PROVIDED DATA
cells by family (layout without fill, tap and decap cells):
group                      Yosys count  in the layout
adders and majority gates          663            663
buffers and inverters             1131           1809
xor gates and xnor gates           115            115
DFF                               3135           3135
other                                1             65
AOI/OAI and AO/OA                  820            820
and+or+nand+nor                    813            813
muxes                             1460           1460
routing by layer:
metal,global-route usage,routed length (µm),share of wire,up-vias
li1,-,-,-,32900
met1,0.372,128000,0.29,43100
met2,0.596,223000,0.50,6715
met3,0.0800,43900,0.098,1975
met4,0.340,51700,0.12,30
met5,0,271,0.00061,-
===== config.mk =====
export PLATFORM = sky130hd
export DESIGN_NAME = rc_mode_sequencer_and_drive_mixer_top
export DESIGN_NICKNAME = d
export VERILOG_FILES = /design/src/rtl/rcm_pkg.sv /design/src/rtl/rc_mode_sequencer_and_drive_mixer_top.sv /design/src/rtl/rcm_front.sv /design/src/rtl/rcm_queue.sv /design/src/rtl/rcm_back.sv
export SDC_FILE = /design/constraint.sdc
export NUM_CORES = 2
export LEC_CHECK = 0
export ABC_AREA = 0
export BUFFER_PORTS_ARGS = -buffer_cell sky130_fd_sc_hd__clkbuf_2
export CAP_MARGIN = 15
export CORE_ASPECT_RATIO = 0.8
export CORE_MARGIN = 3
export CORE_UTILIZATION = 48
export DETAILED_ROUTE_END_ITERATION = 12
export MAX_ROUTING_LAYER = met4
export PLACE_DENSITY = 0.69
export SLEW_MARGIN = 0
export SYNTH_ARGS = -nofsm -noshare
export SYNTH_HDL_FRONTEND = slang
export SYNTH_HIERARCHICAL = 1
export SYNTH_SLANG_ARGS = --single-unit

===== constraint.sdc =====
create_clock -name clk -period 10.3 [get_ports clk]
set_input_delay 1.03 -clock clk [delete_from_list [all_inputs] [get_ports clk]]
set_output_delay 1.03 -clock clk [all_outputs]
set_load 0.03 [all_outputs]
==> config.mk <==
export PLATFORM = sky130hd
export DESIGN_NAME = bounded_deque_unit
export DESIGN_NICKNAME = d
export VERILOG_FILES = /design/src/rtl/core/bdq_pkg.sv /design/src/rtl/core/bdq_mem.sv /design/src/rtl/core/bounded_deque_unit.sv
export SDC_FILE = /design/constraint.sdc
export NUM_CORES = 1
export LEC_CHECK = 0
export BUFFER_PORTS_ARGS = -buffer_cell sky130_fd_sc_hd__buf_2
export CAP_MARGIN = 20
export CORE_ASPECT_RATIO = 0.6
export CORE_MARGIN = 2
export CORE_UTILIZATION = 50
export CTS_CLUSTER_SIZE = 12
export DETAILED_ROUTE_END_ITERATION = 10
export PLACE_DENSITY = 0.66
export SLEW_MARGIN = 20
export SYNTH_ARGS = -nofsm -noshare
export SYNTH_HDL_FRONTEND = slang
export SYNTH_SLANG_ARGS = --single-unit
==> constraint.sdc <==
create_clock -name clk -period 10.2 [get_ports clk]
set_clock_uncertainty 0.2 [all_clocks]
set_input_delay 0.51 -clock clk [delete_from_list [all_inputs] [get_ports clk]]
set_output_delay 0.51 -clock clk [all_outputs]
set_load 0.01 [all_outputs]
==> src/hw/rtl/gest_pkg.sv <==
// Shared constants, codes, types and helpers of the generational entity slot table.
package gest_pkg;

    localparam int CAPACITY    = 1024;
    localparam int SLOT_W      = $clog2(CAPACITY);
    localparam int CNT_W       = SLOT_W + 1;
    localparam int GEN_W       = 8;
    localparam int HID_W       = 24;
    localparam int HANDLE_W    = 32;
    localparam int COMP_LIMIT  = 16;
    localparam int SIG_W       = 16;
    localparam int COMP_IDX_W  = 4;
    localparam int SYS_LIMIT   = 4;
    localparam int NUM_SYS     = 4;
    localparam int CMD_W       = 3;
    localparam int COMP_W      = 5;
    localparam int STATUS_W    = 3;
    localparam int MATCH_W     = 4;
    localparam int CIU_W       = 5;
    localparam int SIU_W       = 3;
    localparam int LIM_W       = 6;
    localparam int APB_ADDR_W  = 5;
    localparam int APB_DATA_W  = 32;
    localparam int REG_IDX_W   = 3;

    // Request codes
    localparam logic [CMD_W-1:0] CMD_CREATE  = 3'd0;
    localparam logic [CMD_W-1:0] CMD_DESTROY = 3'd1;
    localparam logic [CMD_W-1:0] CMD_ATTACH  = 3'd2;
    localparam logic [CMD_W-1:0] CMD_DETACH  = 3'd3;
    localparam logic [CMD_W-1:0] CMD_QUERY   = 3'd4;

    // Result status codes
    localparam logic [STATUS_W-1:0] ST_OK       = 3'd0;
    localparam logic [STATUS_W-1:0] ST_INVALID  = 3'd1;
    localparam logic [STATUS_W-1:0] ST_FULL     = 3'd2;
    localparam logic [STATUS_W-1:0] ST_ATTACHED = 3'd3;
    localparam logic [STATUS_W-1:0] ST_BADCOMP  = 3'd4;

    // Register indexes
    localparam logic [REG_IDX_W-1:0] REG_COMPONENTS = 3'd0;
    localparam logic [REG_IDX_W-1:0] REG_SYSTEMS    = 3'd1;
    localparam logic [REG_IDX_W-1:0] REG_SIG0       = 3'd2;
    localparam logic [REG_IDX_W-1:0] REG_SIG1       = 3'd3;
    localparam logic [REG_IDX_W-1:0] REG_SIG2       = 3'd4;
    localparam logic [REG_IDX_W-1:0] REG_SIG3       = 3'd5;

    typedef enum logic [2:0] {
        RK_INVALID,
        RK_FULL,
        RK_BADCOMP,
        RK_CREATE,
        RK_DESTROY,
        RK_COMP
    } res_kind_t;

    typedef struct packed {
        logic      load;
        logic      rd_slot;
        logic      rd_last;
        logic      do_create;
        logic      do_comp;
        logic      do_move;
        logic      do_release;
        logic      res_load;
        res_kind_t res_kind;
    } ctl_cmd_t;

    typedef struct packed {
        logic [CMD_W-1:0] cmd;
        logic             full;
        logic             comp_ok;
        logic             map_ok;
        logic             gen_ok;
    } ctl_stat_t;

    typedef struct packed {
        logic [CIU_W-1:0]                  comps;
        logic [SIU_W-1:0]                  systems;
        logic [NUM_SYS-1:0][SIG_W-1:0]     sigs;
    } cfg_t;

    typedef struct packed {
        logic [STATUS_W-1:0] status;
        logic [HANDLE_W-1:0] entity_handle;
        logic [SLOT_W-1:0]   slot;
        logic [SIG_W-1:0]    signature;
        logic                present;
        logic [MATCH_W-1:0]  system_match;
        logic [CNT_W-1:0]    live_entities;
    } result_t;

    // Systems whose required bits are all present in sig
    function automatic logic [MATCH_W-1:0] match_mask(input logic [SIG_W-1:0] sig,
                                                      input cfg_t cfg);
        logic [SIU_W-1:0]   n;
        logic [MATCH_W-1:0] m;
        n = (cfg.systems > SIU_W'(SYS_LIMIT)) ? SIU_W'(SYS_LIMIT) : cfg.systems;
        m = '0;
        for (int s = 0; s < NUM_SYS; s++)
        begin
            if ((SIU_W'(s) < n) && ((sig & cfg.sigs[s]) == cfg.sigs[s]))
            begin
                m[s] = 1'b1;
            end
        end
        return m;
    endfunction

endpackage

==> src/hw/rtl/gest_ctrl.sv <==
// Request sequencer of the slot table.
module gest_ctrl import gest_pkg::*;
(
    input  logic      clk,
    input  logic      rst_n,
    input  logic      in_valid,
    output logic      in_ready,
    output logic      out_valid,
    input  logic      out_ready,
    input  ctl_stat_t stat,
    output ctl_cmd_t  ctl
);

    typedef enum logic [2:0] {
        S_IDLE,
        S_LOOKUP,
        S_CHECK,
        S_MOVE,
        S_RELEASE
    } state_t;

    state_t state_reg;
    state_t state_next;
    logic   out_valid_reg;
    logic   out_valid_next;
    logic   out_free;
    logic   comp_cmd;

    assign in_ready  = (state_reg == S_IDLE);
    assign out_valid = out_valid_reg;
    assign out_free  = !out_valid_reg || out_ready;
    assign comp_cmd  = (stat.cmd == CMD_ATTACH) || (stat.cmd == CMD_DETACH)
                    || (stat.cmd == CMD_QUERY);

    // Step through the table accesses; a result waits until the output frees
    always_comb
    begin
        ctl        = '0;
        ctl.res_kind = RK_INVALID;
        state_next = state_reg;
        unique case (state_reg)
            S_IDLE:
            begin
                if (in_valid)
                begin
                    ctl.load   = 1'b1;
                    state_next = S_LOOKUP;
                end
            end
            S_LOOKUP:
            begin
                if (stat.cmd == CMD_CREATE)
                begin
                    if (out_free)
                    begin
                        ctl.res_load  = 1'b1;
                        ctl.res_kind  = stat.full ? RK_FULL : RK_CREATE;
                        ctl.do_create = !stat.full;
                        state_next    = S_IDLE;
                    end
                end
                else if ((stat.cmd == CMD_DESTROY || (comp_cmd && stat.comp_ok))
                         && stat.map_ok)
                begin
                    ctl.rd_slot = 1'b1;
                    state_next  = S_CHECK;
                end
                else if (out_free)
                begin
                    ctl.res_load = 1'b1;
                    ctl.res_kind = (comp_cmd && !stat.comp_ok) ? RK_BADCOMP : RK_INVALID;
                    state_next   = S_IDLE;
                end
            end
            S_CHECK:
            begin
                if (stat.gen_ok && stat.cmd == CMD_DESTROY)
                begin
                    ctl.rd_last = 1'b1;
                    state_next  = S_MOVE;
                end
                else if (out_free)
                begin
                    ctl.res_load = 1'b1;
                    ctl.res_kind = stat.gen_ok ? RK_COMP : RK_INVALID;
                    ctl.do_comp  = stat.gen_ok;
                    state_next   = S_IDLE;
                end
            end
            S_MOVE:
            begin
                ctl.do_move = 1'b1;
                state_next  = S_RELEASE;
            end
            S_RELEASE:
            begin
                if (out_free)
                begin
                    ctl.do_release = 1'b1;
                    ctl.res_load   = 1'b1;
                    ctl.res_kind   = RK_DESTROY;
                    state_next     = S_IDLE;
                end
            end
            default:
            begin
                state_next = S_IDLE;
            end
        endcase
    end

    // Result beat valid flag
    always_comb
    begin
        out_valid_next = out_valid_reg;
        if (ctl.res_load)
        begin
            out_valid_next = 1'b1;
        end
        else if (out_ready)
        begin
            out_valid_next = 1'b0;
        end
    end

    always_ff @(posedge clk or negedge rst_n)
    begin
        if (!rst_n)
        begin
            state_reg     <= S_IDLE;
            out_valid_reg <= 1'b0;
        end
        else
        begin
            state_reg     <= state_next;
            out_valid_reg <= out_valid_next;
        end
    end

endmodule

==> config.mk <==
export PLATFORM = sky130hd
export DESIGN_NAME = gest_ctrl
export DESIGN_NICKNAME = d
export VERILOG_FILES = /design/src/hw/rtl/gest_pkg.sv /design/src/hw/rtl/gest_ctrl.sv
export SDC_FILE = /design/constraint.sdc
export NUM_CORES = 1
export LEC_CHECK = 0
export ABC_AREA = 1
export ABC_CLOCK_PERIOD_IN_PS = 1300
export BUFFER_PORTS_ARGS = -buffer_cell sky130_fd_sc_hd__buf_2
export CAP_MARGIN = 5
export CORE_AREA = 5 5 42 44
export DETAILED_ROUTE_END_ITERATION = 7
export DIE_AREA = 0 0 47 49
export SYNTH_ARGS = -nofsm -noshare
export SYNTH_HDL_FRONTEND = slang
export SYNTH_SLANG_ARGS = --single-unit
==> constraint.sdc <==
create_clock -name clk -period 1.3 [get_ports clk]
set_input_delay 0.26 -clock clk [delete_from_list [all_inputs] [get_ports clk]]
set_output_delay 0.26 -clock clk [all_outputs]
set_load 0.01 [all_outputs]
==> impl_metrics.yaml <==
sta:
  max_slew_margin_pct: 84.6
  skew_ns: 0.00554
  setup_ws_ns: -0.284
  min_period_over_period_pct: 122
  layout_min_cycle_time_ns: 1.58
  whs_ns: 0.280
  rsz0062_at_grt: "yes"
  slew_violations: 0
  fin_setup_tns_ns: -2.85
  finalHoldViolCount: 0
  setup_viol: 13
  fmax_mhz: 631
  tightest_slew_ns: 0.230
setup_path:
  crit_path_max_fanout: 5
  reg2reg_to: "state_reg[0]$_DFFE_PN0P_"
  reg2reg_setup_slack_ns: -0.09
  r2r_cells: 9
  regToRegStartpoint: "state_reg[2]$_DFFE_PN0P_"
  critical_path.startpoint: "state_reg[0]$_DFFE_PN0P_"
  crit_type: "flip-flop to output port"
  critPathLaunchType: "flip-flop"
  crit_end: "ctl[3]"
  required_ns: 1.04
  cp.arrival_ns: 1.32
  cp-end-kind: "output port"
floorplan:
  pin_count: 24
  core_um2: 1400
  initial_core_util_pct: 26.6
  fp-row-count: 14
  die-area_um2: 2300
  die_y_um: 49
  fp.dieW_um: 47
placement:
  dp_slack_ns: -0.108
  globalplace.congestion: 0.841
  io_buffer_count: 23
  dp_hpwl_mm: 1.02
  place_inst: 109
global_routing:
  first_global_vias: 501
  overflow: 0
  grt.total_usage_pct: 12.0
  grt_max_degree: 7
  grt_pass1_wl_mm: 2.01
  antenna_found_initial: 0
routing:
  drc: 0
  wl_per_cell_um: 10.9
  wirelength_mm: 1.28
  dr.first_iter.drc_count: 10
  postRouteAntennaNets: 0
  drt_first_pass_iters: 4
  vias: 550
  vias_per_cell: 4.66
cells_and_area:
  layout-drive-gt1-share_pct: 58.8
  largest_reg_flops: 3
  syn_to_final_growth_pct: 85.2
  final_nets: 115
  n_antenna_cell: 0
  fin_cells: 118
cts:
  clockRootBuffer: "clkbuf_4"
  clk_latency_ns: 0.24
  clkTransAtPathRegs_ns: 0.04
  cts.sinks: 4
  cts_made_buffers: 3
  htreeDepth: 1
  clockBufferDepth: 2
  cts_tree: "built"
pwr:
  cellPowerDensity_nw_per_um2: 1520
  p_int_uw: 602
  p_seq_share_pct: 21.1
  p_clk_share_pct: 14.7
  combPwrFrac_pct: 64.2
  p_leak_uw: 0.000403
  peakVddDrop_v: 0.000576
  p_sw_share_pct: 42.8
  p_switching_uw: 450
synthesis:
  seq_area_frac_synth_pct: 26.8
  synthTopCellsByCount: "11 x nand2_1, 9 x inv_1, 6 x nor2_1"
  synth_fp_nets: 70
  synth_cells: 59
  yosys_most_used_dff: "dfrtp_1"
  yosysWarningCount: 0
  synth_area_leaders: "dfrtp_1 27%, nand2_1 11%, inv_1 9.1%"
  synth_most_common_cell: "nand2_1"
  yosys.area.top_type_share_pct: 26.8
  synth_area_per_cell_um2: 6.32
  synthArstFlopShare_pct: 100
  yosys.area.top_type: "dfrtp_1"
  synth_edf_count: 0
  ys_ff_latch: 4
  synth_area_um2: 373
  synth_cell_types: 19
outcome:
  violations: "negative setup slack"
  status: "finished with violations"
min_path:
  hold_class: "input pin to flip-flop"
job:
  cap_violations: 0
worst min path at each step:
stage,endpoint,cells after the start,startpoint
final,state_reg[0]$_DFFE_PN0P_,3,in_valid
after global routing,state_reg[0]$_DFFE_PN0P_,3,in_valid
after CTS,state_reg[0]$_DFFE_PN0P_,3,in_valid
after detailed placement,state_reg[2]$_DFFE_PN0P_,1,rst_n
after global placement,out_valid$_DFFE_PN0P_,1,rst_n
after floorplan,out_valid$_DFFE_PN0P_,0,rst_n
routing by layer:
layer  GRT usage (%)  vias to the layer above  part of all wire [%]
met5               0                        -                     0
met4            9.68                        0                  0.70
met3               0                        2                   5.8
met2            18.8                       21                    53
met1            14.7                      249                    41
li1                -                      278                     -
cell usage in the layout (no fill, tap or decap), types with 2 or more instances in the layout:
cell / n
nand2_1: 10
nand4_1: 4
o21ai_1: 3
inv_1: 7
buf_4: 16
clkbuf_4: 3
dfrtp_1: 3
nand2_2: 2
nand3_1: 4
nor2_4: 3
nor2_2: 3
nor2_1: 4
buf_2: 23
inv_2: 6
nor3_1: 2
per-stage QoR:
stage | power [µW] | cell area, µm² | utilization (%)
floorplan | 534 | 375 | -
CTS | 1010 | 651 | 46.4
finish | 1050 | 691 | 49.3
global route | 1130 | 691 | 49.3
detailed placement | 771 | 593 | 42.3
global placement | 763 | 593 | 42.3
area by class of cell:
cell class,instances,area (µm²)
multi-input cells,41,241
clock buffers,3,22.5
well taps,16,20.0
inverters,13,48.8
fillers,163,711
flip-flops and latches,4,101
repair buffers,41,256
power groups by stage:
stage                     clock network, µW  logic, µW  registers (µW)
after detailed placement                  0        562             208
after global routing                    165        735             226
after global placement                    0        557             206
final                                   155        675             222
after floorplan                           0        323             212
after CTS                               162        631             212
what timing repair did:
action,CTS,global route
setup buffers,1,4
pin swaps,3,3
endpoints found under the hold margin,4,0
setup endpoints to repair,12,13
hold buffers,1,0
resized for setup,5,4
gates cloned,0,0
critical path, stage by stage, from the launching register on:
cell      delay, ns
dfrtp_2        0.45
nor2_1         0.15
nand2_1        0.15
nor2_2         0.11
nand3b_1       0.10
buf_2          0.13
kinds of logic after synthesis:
kind of cell	count (synthesis)	share of synthesized area (%)
AND/OR/NAND/NOR	34	46.3
flip-flops	4	26.8
AO/OA/AOI/OAI	7	11.7
buffers and inverters	14	15.1
Note: power is estimated with default switching activity, not from simulation.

ASSIGNMENT
Only those lines of the entries above that run from the line containing "export CORE_UTILIZATION = 48" to the line containing "export SYNTH_HIERARCHICAL = 1", both included, should be transcribed exactly.

ANSWER TO THE PROBLEM
export CORE_UTILIZATION = 48
export DETAILED_ROUTE_END_ITERATION = 12
export MAX_ROUTING_LAYER = met4
export PLACE_DENSITY = 0.69
export SLEW_MARGIN = 0
export SYNTH_ARGS = -nofsm -noshare
export SYNTH_HDL_FRONTEND = slang
export SYNTH_HIERARCHICAL = 1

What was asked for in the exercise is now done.